Hestia menggelengkan kepalanya.
“Seorang anak tetaplah seorang anak…”
Memang benar, sebelum meja sarapan berubah menjadi perkelahian, dia menyela dengan cepat.
“Baiklah. Aku harus mencari kuda yang bagus agar Leon bisa berlari seperti angin. Saat itu, Cree pasti gugup. Dia menunggang kuda dulu, tapi itu berarti dia harus banyak berlatih.”

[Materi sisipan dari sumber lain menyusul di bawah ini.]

File: config.mk
export PLATFORM = sky130hd
export DESIGN_NAME = sfu_seq_ctrl
export DESIGN_NICKNAME = d
export VERILOG_FILES = /design/src/rtl/sfu_pkg.sv /design/src/rtl/sfu_rowpass_cnt.sv /design/src/rtl/sfu_seq_ctrl.sv
export SDC_FILE = /design/constraint.sdc
export NUM_CORES = 1
export LEC_CHECK = 0
export BUFFER_PORTS_ARGS = -buffer_cell sky130_fd_sc_hd__buf_2
export CORE_MARGIN = 10
export CORE_UTILIZATION = 57
export CTS_BUF_LIST = sky130_fd_sc_hd__clkbuf_8
export CTS_CLUSTER_SIZE = 25
export DETAILED_ROUTE_END_ITERATION = 10
export GPL_TIMING_DRIVEN = 0
export HOLD_SLACK_MARGIN = 0.05
export PLACE_DENSITY_LB_ADDON = 0.2
export SYNTH_ARGS = -nofsm -noshare
export SYNTH_HDL_FRONTEND = slang
export SYNTH_SLANG_ARGS = --single-unit
File: constraint.sdc
create_clock -name clk -period 2 [get_ports clk]
set_input_delay 0.1 -clock clk [delete_from_list [all_inputs] [get_ports clk]]
set_output_delay 0.1 -clock clk [all_outputs]
set_load 0.1 [all_outputs]
File: src/rtl/sfu_pkg.sv
// Shared types and default widths for the SFU sequencing controller.
package sfu_pkg;

   localparam int SFU_SEL_W  = 4;
   localparam int SFU_PASS_W = 4;

   typedef enum logic [2:0] {
      ST_IDLE  = 3'd0,
      ST_CLEAR = 3'd1,
      ST_ACCUM = 3'd2,
      ST_DRAIN = 3'd3,
      ST_FIN   = 3'd4
   } state_t;

endpackage

File: src/rtl/sfu_rowpass_cnt.sv
// Nested row/pass counter with captured limits; flags the final element of a job.
module sfu_rowpass_cnt
   import sfu_pkg::*;
#(
   parameter int SEL_W  = SFU_SEL_W,
   parameter int PASS_W = SFU_PASS_W
) (
   input  logic              clk,
   input  logic              reset,
   input  logic              i_load,
   input  logic [SEL_W-1:0]  i_cfg_last_row,
   input  logic [PASS_W-1:0] i_cfg_last_pass,
   input  logic              i_clr,
   input  logic              i_en,
   output logic [SEL_W-1:0]  o_row,
   output logic [SEL_W-1:0]  o_last_row,
   output logic              o_final
);

   logic [SEL_W-1:0]  r_row;
   logic [SEL_W-1:0]  r_last_row;
   logic [PASS_W-1:0] r_pass;
   logic [PASS_W-1:0] r_last_pass;
   logic              w_row_last;
   logic              w_pass_last;

   assign w_row_last  = (r_row == r_last_row);
   assign w_pass_last = (r_pass == r_last_pass);
   assign o_row       = r_row;
   assign o_last_row  = r_last_row;
   assign o_final     = w_row_last && w_pass_last;

   always_ff @(posedge clk) begin
      if (reset) begin
         r_row       <= '0;
         r_pass      <= '0;
         r_last_row  <= '0;
         r_last_pass <= '0;
      end else begin
         if (i_load) begin
            r_last_row  <= i_cfg_last_row;
            r_last_pass <= i_cfg_last_pass;
         end
         if (i_load || i_clr) begin
            r_row  <= '0;
            r_pass <= '0;
         end else if (i_en) begin
            // The final element returns both counters to 0 so pass never exceeds its limit.
            if (w_row_last) begin
               r_row  <= '0;
               r_pass <= w_pass_last ? '0 : r_pass + PASS_W'(1);
            end else begin
               r_row <= r_row + SEL_W'(1);
            end
         end
      end
   end

endmodule

File: src/rtl/sfu_seq_ctrl.sv
// SFU job sequencer: clear, stream FIFO psums into accumulators, then sweep them out through ReLU.
module sfu_seq_ctrl
   import sfu_pkg::*;
#(
   parameter int SEL_W  = SFU_SEL_W,
   parameter int PASS_W = SFU_PASS_W
) (
   input  logic              clk,
   input  logic              reset,
   input  logic              start,
   input  logic [SEL_W-1:0]  cfg_last_row,
   input  logic [PASS_W-1:0] cfg_last_pass,
   input  logic              ofifo_valid,
   output logic              ofifo_rd,
   input  logic              out_ready,
   output logic              sfu_clr,
   output logic              sfu_acc,
   output logic              sfu_relu,
   output logic [SEL_W-1:0]  sfu_sel,
   output logic              out_valid,
   output logic              busy,
   output logic              done
);

   state_t           r_state;
   state_t           w_next;
   logic             w_load;
   logic             w_cnt_clr;
   logic [SEL_W-1:0] w_row;
   logic [SEL_W-1:0] w_last_row;
   logic             w_final;

   logic             w_nx_clr;
   logic             w_nx_acc;
   logic             w_nx_relu;
   logic [SEL_W-1:0] w_nx_sel;
   logic             w_nx_valid;
   logic             w_nx_done;

   assign ofifo_rd = (r_state == ST_ACCUM) && ofifo_valid;

   sfu_rowpass_cnt #(
      .SEL_W  (SEL_W),
      .PASS_W (PASS_W)
   ) u_cnt (
      .clk             (clk),
      .reset           (reset),
      .i_load          (w_load),
      .i_cfg_last_row  (cfg_last_row),
      .i_cfg_last_pass (cfg_last_pass),
      .i_clr           (w_cnt_clr),
      .i_en            (ofifo_rd),
      .o_row           (w_row),
      .o_last_row      (w_last_row),
      .o_final         (w_final)
   );

   always_ff @(posedge clk) begin
      if (reset) begin
         r_state <= ST_IDLE;
      end else begin
         r_state <= w_next;
      end
   end

   always_comb begin
      w_next     = r_state;
      w_load     = 1'b0;
      w_cnt_clr  = 1'b0;
      w_nx_clr   = 1'b0;
      w_nx_acc   = 1'b0;
      w_nx_relu  = 1'b0;
      w_nx_sel   = sfu_sel;
      w_nx_valid = 1'b0;
      w_nx_done  = 1'b0;
      case (r_state)
         ST_IDLE: begin
            if (start) begin
               w_load   = 1'b1;
               w_nx_clr = 1'b1;
               w_next   = ST_CLEAR;
            end
         end
         ST_CLEAR: begin
            w_cnt_clr = 1'b1;
            w_next    = ST_ACCUM;
         end
         ST_ACCUM: begin
            // The accumulate strobe lags the read by one cycle to meet the FIFO data.
            if (ofifo_valid) begin
               w_nx_acc = 1'b1;
               w_nx_sel = w_row;
               if (w_final) begin
                  w_next = ST_DRAIN;
               end
            end
         end
         ST_DRAIN: begin
            if (!out_valid) begin
               w_nx_relu  = 1'b1;
               w_nx_valid = 1'b1;
               w_nx_sel   = '0;
            end else if (out_ready) begin
               if (sfu_sel == w_last_row) begin
                  w_nx_done = 1'b1;
                  w_next    = ST_FIN;
               end else begin
                  w_nx_relu  = 1'b1;
                  w_nx_valid = 1'b1;
                  w_nx_sel   = sfu_sel + SEL_W'(1);
               end
            end else begin
               w_nx_relu  = 1'b1;
               w_nx_valid = 1'b1;
            end
         end
         ST_FIN: begin
            w_next = ST_IDLE;
         end
         default: begin
            w_next = ST_IDLE;
         end
      endcase
   end

   always_ff @(posedge clk) begin
      if (reset) begin
         sfu_clr   <= 1'b0;
         sfu_acc   <= 1'b0;
         sfu_relu  <= 1'b0;
         sfu_sel   <= '0;
         out_valid <= 1'b0;
         busy      <= 1'b0;
         done      <= 1'b0;
      end else begin
         sfu_clr   <= w_nx_clr;
         sfu_acc   <= w_nx_acc;
         sfu_relu  <= w_nx_relu;
         sfu_sel   <= w_nx_sel;
         out_valid <= w_nx_valid;
         busy      <= (w_next != ST_IDLE);
         done      <= w_nx_done;
      end
   end

endmodule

“Artinya saya harus berlatih.”
Ketika sang ibu melangkah maju, itu tandanya mereka tidak boleh bertengkar lagi. Kedua putranya saling melotot dan bergumam beberapa kali, dan segera menjadi tenang.
Kaelus tersenyum puas.
“Baiklah, jika kamu sudah selesai makan, ayo bangun. Saya akan pergi ke kamar, mengganti pakaian, dan keluar.”
“Oh ya!”
“Fiuh, baiklah.”
Tangan dan mulut anak laki-laki itu kembali sibuk. Sisa makanan di mangkuk dengan cepat menghilang.
Hestia membantu Charis makan sampai akhir.
“Kau masih punya satu sendok lagi, Cess. Makan saja ini dan semuanya berakhir!”
“Waaaaaa…”
Cess mengosongkan piringnya dengan bantuan ibunya.
Semua orang selesai makan hampir pada waktu yang bersamaan. Para pelayan mengikuti di belakang anak-anak yang sedang sibuk meninggalkan ruang makan. Itu untuk membantu mereka berganti pakaian.
Jadi ketika semua persiapan tamasya sudah selesai, keluarga adipati naik ke kereta besar.
“Ayo pergi.”
Atas aba-aba Kaelus, perjalanan akhirnya dimulai.